▶ **Supplied data**:

`config.mk`:
```
export PLATFORM = sky130hd
export DESIGN_NAME = slcr_config_readback
export DESIGN_NICKNAME = d
export VERILOG_FILES = /design/src/design/slcr_config_readback.v
export VERILOG_INCLUDE_DIRS = /design/src /design/src/design
export SDC_FILE = /design/constraint.sdc
export NUM_CORES = 1
export LEC_CHECK = 0
export CORE_ASPECT_RATIO = 0.5
export CORE_UTILIZATION = 55
export DETAILED_ROUTE_END_ITERATION = 10
export DONT_BUFFER_PORTS = 1
export PLACE_DENSITY = 0.82
export SLEW_MARGIN = 20
export SYNTH_ARGS = -nofsm -noshare
export SYNTH_HDL_FRONTEND = slang
export SYNTH_SLANG_ARGS = --single-unit
```
`constraint.sdc`:
```
create_clock -name sys_clk -period 3.5 [get_ports sys_clk]
set_input_delay 0.7 -clock sys_clk [delete_from_list [all_inputs] [get_ports sys_clk]]
set_output_delay 0.7 -clock sys_clk [all_outputs]
set_load 0.005 [all_outputs]
```
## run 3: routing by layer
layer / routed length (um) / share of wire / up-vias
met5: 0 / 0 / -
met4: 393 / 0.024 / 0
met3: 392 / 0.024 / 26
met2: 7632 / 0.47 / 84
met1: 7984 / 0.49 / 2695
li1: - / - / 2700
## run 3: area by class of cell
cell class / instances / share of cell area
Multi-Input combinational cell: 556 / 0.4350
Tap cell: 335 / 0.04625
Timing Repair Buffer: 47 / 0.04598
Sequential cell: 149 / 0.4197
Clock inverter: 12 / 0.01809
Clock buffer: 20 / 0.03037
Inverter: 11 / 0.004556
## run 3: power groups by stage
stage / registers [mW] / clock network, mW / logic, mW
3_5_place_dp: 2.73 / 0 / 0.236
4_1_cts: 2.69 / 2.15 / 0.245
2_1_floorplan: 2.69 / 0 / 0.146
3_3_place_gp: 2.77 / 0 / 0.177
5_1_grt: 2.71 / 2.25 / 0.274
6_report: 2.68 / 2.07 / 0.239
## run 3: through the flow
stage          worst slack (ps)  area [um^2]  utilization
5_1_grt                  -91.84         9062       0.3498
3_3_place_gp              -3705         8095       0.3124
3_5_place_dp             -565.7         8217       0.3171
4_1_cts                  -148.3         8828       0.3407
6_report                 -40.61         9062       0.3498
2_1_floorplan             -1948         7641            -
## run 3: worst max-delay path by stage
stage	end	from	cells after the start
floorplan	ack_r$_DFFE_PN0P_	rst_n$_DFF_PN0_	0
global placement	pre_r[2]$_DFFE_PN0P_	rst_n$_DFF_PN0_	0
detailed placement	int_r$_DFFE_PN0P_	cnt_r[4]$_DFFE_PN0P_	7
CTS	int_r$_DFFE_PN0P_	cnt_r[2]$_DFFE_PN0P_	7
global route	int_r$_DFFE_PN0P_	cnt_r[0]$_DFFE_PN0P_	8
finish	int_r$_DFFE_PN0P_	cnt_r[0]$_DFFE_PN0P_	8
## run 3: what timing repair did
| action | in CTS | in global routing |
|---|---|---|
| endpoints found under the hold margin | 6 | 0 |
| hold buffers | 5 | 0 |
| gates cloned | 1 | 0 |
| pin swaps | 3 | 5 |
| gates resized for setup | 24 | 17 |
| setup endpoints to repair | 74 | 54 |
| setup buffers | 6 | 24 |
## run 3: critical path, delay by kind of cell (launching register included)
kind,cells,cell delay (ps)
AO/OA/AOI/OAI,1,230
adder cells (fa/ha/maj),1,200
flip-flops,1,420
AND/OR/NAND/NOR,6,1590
`src/hw/isl_map.vh`:
```
`ifndef ISL_MAP_VH
`define ISL_MAP_VH
// Register byte addresses
`define ISL_ADDR_CTRL     8'h00
`define ISL_ADDR_ENABLE   8'h04
`define ISL_ADDR_FLAGS    8'h08
`define ISL_ADDR_EDGE     8'h0c
`define ISL_ADDR_SVC      8'h10
// Control register fields
`define ISL_CTRL_GIE      0
// Enable / flag bit positions
`define ISL_B_HALLGRP     0
`define ISL_B_EXT         1
`define ISL_B_CMP0        2
`define ISL_B_FILT        3
`define ISL_B_LVD         4
`define ISL_B_PROT        5
`define ISL_B_SER         6
`define ISL_B_EE          7
`define ISL_B_HALLA       8
`define ISL_B_HALLB       9
`define ISL_B_HALLC       10
// Edge select field positions, two bits each
`define ISL_E_HALL        0
`define ISL_E_EXT         2
`define ISL_E_CMP0        4
`define ISL_E_FILT        6
// Edge select encodings
`define ISL_EDGE_OFF      2'h0
`define ISL_EDGE_RISE     2'h1
`define ISL_EDGE_FALL     2'h2
`define ISL_EDGE_BOTH     2'h3
// Vector numbers, lowest wins
`define ISL_VEC_HALL      3'h0
`define ISL_VEC_EXT       3'h1
`define ISL_VEC_CMP0      3'h2
`define ISL_VEC_FILT      3'h3
`define ISL_VEC_LVD       3'h4
`define ISL_VEC_PROT      3'h5
`define ISL_VEC_SER       3'h6
`define ISL_VEC_EE        3'h7
// Reset values
`define ISL_RST_CTRL      32'h0000_0000
`define ISL_RST_ENABLE    32'h0000_0000
`define ISL_RST_EDGE      32'h0000_0000
`define ISL_NUM_SRC       8
`endif

```
`src/hw/isl_sync.v`:
```
`timescale 1ns/1ps
module isl_sync (
   // Clock and reset
   input  wire       clk_i,
   input  wire       rst_i,
   // Asynchronous inputs
   input  wire [5:0] async_i,
   // Synchronised outputs
   output reg  [5:0] sync_o
);
   reg [5:0] meta_q;

   always @(posedge clk_i) begin
      if (rst_i) begin
         meta_q <= 6'h00;
         sync_o <= 6'h00;
      end else begin
         meta_q <= async_i;
         sync_o <= meta_q;
      end
   end
endmodule // isl_sync

```
`src/hw/isl_edge_det.v`:
```
`timescale 1ns/1ps
`include "isl_map.vh"
module isl_edge_det (
   // Clock and reset
   input  wire       clk_i,
   input  wire       rst_i,
   // Sampled level and selection
   input  wire       level_i,
   input  wire [1:0] sel_i,
   // Qualified edge pulse
   output wire       hit_o
);
   reg  prev_q;
   wire rise;
   wire fall;

   always @(posedge clk_i) begin
      if (rst_i) begin
         prev_q <= 1'b0;
      end else begin
         prev_q <= level_i;
      end
   end

   assign rise  = level_i & ~prev_q;
   assign fall  = ~level_i & prev_q;
   assign hit_o = ((sel_i == `ISL_EDGE_RISE) & rise) |
                  ((sel_i == `ISL_EDGE_FALL) & fall) |
                  ((sel_i == `ISL_EDGE_BOTH) & (rise | fall));
endmodule // isl_edge_det

```
`src/hw/isl_irq_source_logic.v`:
```
// Overview of operation
// - Enabled Hall group with free stack calls vector 0 on selected Hall edge.
// - Hall service clears global enable and group flag; channel flags stay.
// - Hall edge select gives rising, falling, both, or off.
// - Selected edge on external pin sets external flag.
// - External vector needs global enable, own enable, free stack, pending edge.
// - External service clears external flag and global enable.
// - External edge select gives rising, falling, both, or off.
// - Selected comparator 0 output edge sets comparator flag.
// - Comparator vector needs enables and free stack; service clears flag, global.
// - Selected edge on filtered pin sets filter flag.
// - Filter vector needs enables and free stack; service clears flag, global.
// - Filter edge select gives rising, falling, both, or off.
// - Low voltage sets flag; enabled call; service clears flag, global.
// - Protection signal sets flag; enabled call; service clears flag, global.
// - Any serial condition raises the serial request.
// - Serial service clears serial flag and global; status flags untouched.
// - EEPROM cycle end sets flag; enabled call needs global and free stack.
// - EEPROM service clears its flag and global enable.
// - Hall vector needs global, group and the channel enable.
// - Flags set and hold while disabled, for later service.
//
// Register access over Wishbone and the placing of the registers were left to the implementer.
`timescale 1ns/1ps
`include "isl_map.vh"
module isl_irq_source_logic (
   // Clock and reset
   input  wire        clk_i,
   input  wire        rst_i,
   // Wishbone slave
   input  wire        wb_cyc_i,
   input  wire        wb_stb_i,
   input  wire        wb_we_i,
   input  wire [7:0]  wb_adr_i,
   input  wire [3:0]  wb_sel_i,
   input  wire [31:0] wb_dat_i,
   output reg  [31:0] wb_dat_o,
   output reg         wb_ack_o,
   // Pins from outside the clock domain
   input  wire [2:0]  hall_filt_i,
   input  wire        ext_irq_pin_i,
   input  wire        filtered_irq_pin_i,
   input  wire        cmp0_out_i,
   // Internal events, same clock
   input  wire        low_volt_det_i,
   input  wire        motor_protect_signal_i,
   input  wire        ser_txd_empty_i,
   input  wire        ser_tx_idle_i,
   input  wire        ser_rx_trig_i,
   input  wire        ser_overrun_i,
   input  wire        ser_addr_det_i,
   input  wire        ser_wake_i,
   input  wire        eeprom_cycle_end_i,
   // Core sequencer
   input  wire        stack_full_i,
   input  wire        call_ack_i,
   output reg         call_req_o,
   output reg  [2:0]  call_vec_o
);
   reg  [31:0] ctrl_q;
   reg  [31:0] enable_q;
   reg  [31:0] edge_q;
   reg  [10:0] flags_q;
   reg  [10:0] flags_d;
   reg  [31:0] rdata;
   reg         gie_d;
   reg  [2:0]  pick;
   reg         any;
   wire [5:0]  pins;
   wire [2:0]  hall_hit;
   wire        ext_hit;
   wire        cmp_hit;
   wire        filt_hit;
   wire        ser_evt;
   wire        acc;
   wire        wr;
   wire [7:0]  pend;
   wire        svc;
   wire [10:0] clr_w;
   wire [7:0]  en;
   integer     i;

   function [31:0] merge;
      input [31:0] old;
      input [31:0] val;
      input [3:0]  sel;
      begin
         merge = {sel[3] ? val[31:24] : old[31:24],
                  sel[2] ? val[23:16] : old[23:16],
                  sel[1] ? val[15:8]  : old[15:8],
                  sel[0] ? val[7:0]   : old[7:0]};
      end
   endfunction

   isl_sync u_sync (
      .clk_i   (clk_i),
      .rst_i   (rst_i),
      .async_i ({cmp0_out_i, filtered_irq_pin_i, ext_irq_pin_i, hall_filt_i}),
      .sync_o  (pins)
   );

   genvar g;
   generate
      for (g = 0; g < 3; g = g + 1) begin : g_hall
         isl_edge_det u_hall (
            .clk_i   (clk_i),
            .rst_i   (rst_i),
            .level_i (pins[g]),
            .sel_i   (edge_q[`ISL_E_HALL+1:`ISL_E_HALL]),
            .hit_o   (hall_hit[g])
         );
      end
   endgenerate

   isl_edge_det u_ext (
      .clk_i   (clk_i),
      .rst_i   (rst_i),
      .level_i (pins[3]),
      .sel_i   (edge_q[`ISL_E_EXT+1:`ISL_E_EXT]),
      .hit_o   (ext_hit)
   );

   isl_edge_det u_filt (
      .clk_i   (clk_i),
      .rst_i   (rst_i),
      .level_i (pins[4]),
      .sel_i   (edge_q[`ISL_E_FILT+1:`ISL_E_FILT]),
      .hit_o   (filt_hit)
   );

   isl_edge_det u_cmp (
      .clk_i   (clk_i),
      .rst_i   (rst_i),
      .level_i (pins[5]),
      .sel_i   (edge_q[`ISL_E_CMP0+1:`ISL_E_CMP0]),
      .hit_o   (cmp_hit)
   );

   assign ser_evt = ser_txd_empty_i | ser_tx_idle_i | ser_rx_trig_i |
                    ser_overrun_i | ser_addr_det_i | ser_wake_i;

   assign acc = wb_cyc_i & wb_stb_i & ~wb_ack_o;
   assign wr  = acc & wb_we_i;
   assign en  = enable_q[7:0];

   // Hall group pends only via an enabled channel flag
   assign pend[`ISL_VEC_HALL] = flags_q[`ISL_B_HALLGRP] &
                                (|(flags_q[10:8] & enable_q[10:8]));
   assign pend[7:1] = flags_q[7:1];

   // Priority pick among enabled pending requests
   always @* begin
      pick = 3'h0;
      any  = 1'b0;
      for (i = `ISL_NUM_SRC - 1; i >= 0; i = i - 1) begin
         if (pend[i] & en[i]) begin
            pick = i[2:0];
            any  = 1'b1;
         end
      end
   end

   assign svc   = call_req_o & call_ack_i;
   // Servicing clears the source flag; Hall channel flags are left alone
   assign clr_w = svc ? ({3'h0, 8'h01} << call_vec_o) : 11'h000;

   // Flag set and clear; set wins over clear
   always @* begin
      flags_d = flags_q;
      if (wr && wb_adr_i == `ISL_ADDR_FLAGS) begin
         flags_d = flags_q & ~(wb_dat_i[10:0] & {{3{wb_sel_i[1]}}, {8{wb_sel_i[0]}}});
      end
      flags_d = flags_d & ~clr_w;
      flags_d[`ISL_B_HALLA] = flags_d[`ISL_B_HALLA] | hall_hit[0];
      flags_d[`ISL_B_HALLB] = flags_d[`ISL_B_HALLB] | hall_hit[1];
      flags_d[`ISL_B_HALLC] = flags_d[`ISL_B_HALLC] | hall_hit[2];
      flags_d[`ISL_B_HALLGRP] = flags_d[`ISL_B_HALLGRP] | (|hall_hit);
      flags_d[`ISL_B_EXT]  = flags_d[`ISL_B_EXT]  | ext_hit;
      flags_d[`ISL_B_CMP0] = flags_d[`ISL_B_CMP0] | cmp_hit;
      flags_d[`ISL_B_FILT] = flags_d[`ISL_B_FILT] | filt_hit;
      flags_d[`ISL_B_LVD]  = flags_d[`ISL_B_LVD]  | low_volt_det_i;
      flags_d[`ISL_B_PROT] = flags_d[`ISL_B_PROT] | motor_protect_signal_i;
      flags_d[`ISL_B_SER]  = flags_d[`ISL_B_SER]  | ser_evt;
      flags_d[`ISL_B_EE]   = flags_d[`ISL_B_EE]   | eeprom_cycle_end_i;
   end

   // Global enable: servicing clears it over a software write
   always @* begin
      gie_d = ctrl_q[`ISL_CTRL_GIE];
      if (wr && wb_adr_i == `ISL_ADDR_CTRL && wb_sel_i[0]) begin
         gie_d = wb_dat_i[`ISL_CTRL_GIE];
      end
      if (svc) begin
         gie_d = 1'b0;
      end
   end

   always @* begin
      case (wb_adr_i)
         `ISL_ADDR_CTRL:   rdata = ctrl_q;
         `ISL_ADDR_ENABLE: rdata = enable_q;
         `ISL_ADDR_FLAGS:  rdata = {21'h0, flags_q};
         `ISL_ADDR_EDGE:   rdata = edge_q;
         `ISL_ADDR_SVC:    rdata = {27'h0, call_req_o, 1'b0, call_vec_o};
         default:          rdata = 32'h0000_0000;
      endcase
   end

   always @(posedge clk_i) begin
      if (rst_i) begin
         ctrl_q     <= `ISL_RST_CTRL;
         enable_q   <= `ISL_RST_ENABLE;
         edge_q     <= `ISL_RST_EDGE;
         flags_q    <= 11'h000;
         wb_ack_o   <= 1'b0;
         wb_dat_o   <= 32'h0000_0000;
         call_req_o <= 1'b0;
         call_vec_o <= 3'h0;
      end else begin
         wb_ack_o <= acc;
         if (acc) begin
            wb_dat_o <= rdata;
         end
         if (wr && wb_adr_i == `ISL_ADDR_ENABLE) begin
            enable_q <= merge(enable_q, wb_dat_i, wb_sel_i) & 32'h0000_07ff;
         end
         if (wr && wb_adr_i == `ISL_ADDR_EDGE) begin
            edge_q <= merge(edge_q, wb_dat_i, wb_sel_i) & 32'h0000_00ff;
         end
         ctrl_q  <= {31'h0, gie_d};
         flags_q <= flags_d;
         // Request held until the core takes it
         if (svc) begin
            call_req_o <= 1'b0;
         end else if (!call_req_o) begin
            if (any && ctrl_q[`ISL_CTRL_GIE] && !stack_full_i) begin
               call_req_o <= 1'b1;
               call_vec_o <= pick;
            end
         end
      end
   end
endmodule // isl_irq_source_logic

```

▶ **Assignment**:
Retype, in the same exact form, the lines of the material above from the line holding "buffers | 5 | 0 |" through the line holding "flip-flops,1,420".

▶ **Response**:
| hold buffers | 5 | 0 |
| gates cloned | 1 | 0 |
| pin swaps | 3 | 5 |
| gates resized for setup | 24 | 17 |
| setup endpoints to repair | 74 | 54 |
| setup buffers | 6 | 24 |
## run 3: critical path, delay by kind of cell (launching register included)
kind,cells,cell delay (ps)
AO/OA/AOI/OAI,1,230
adder cells (fa/ha/maj),1,200
flip-flops,1,420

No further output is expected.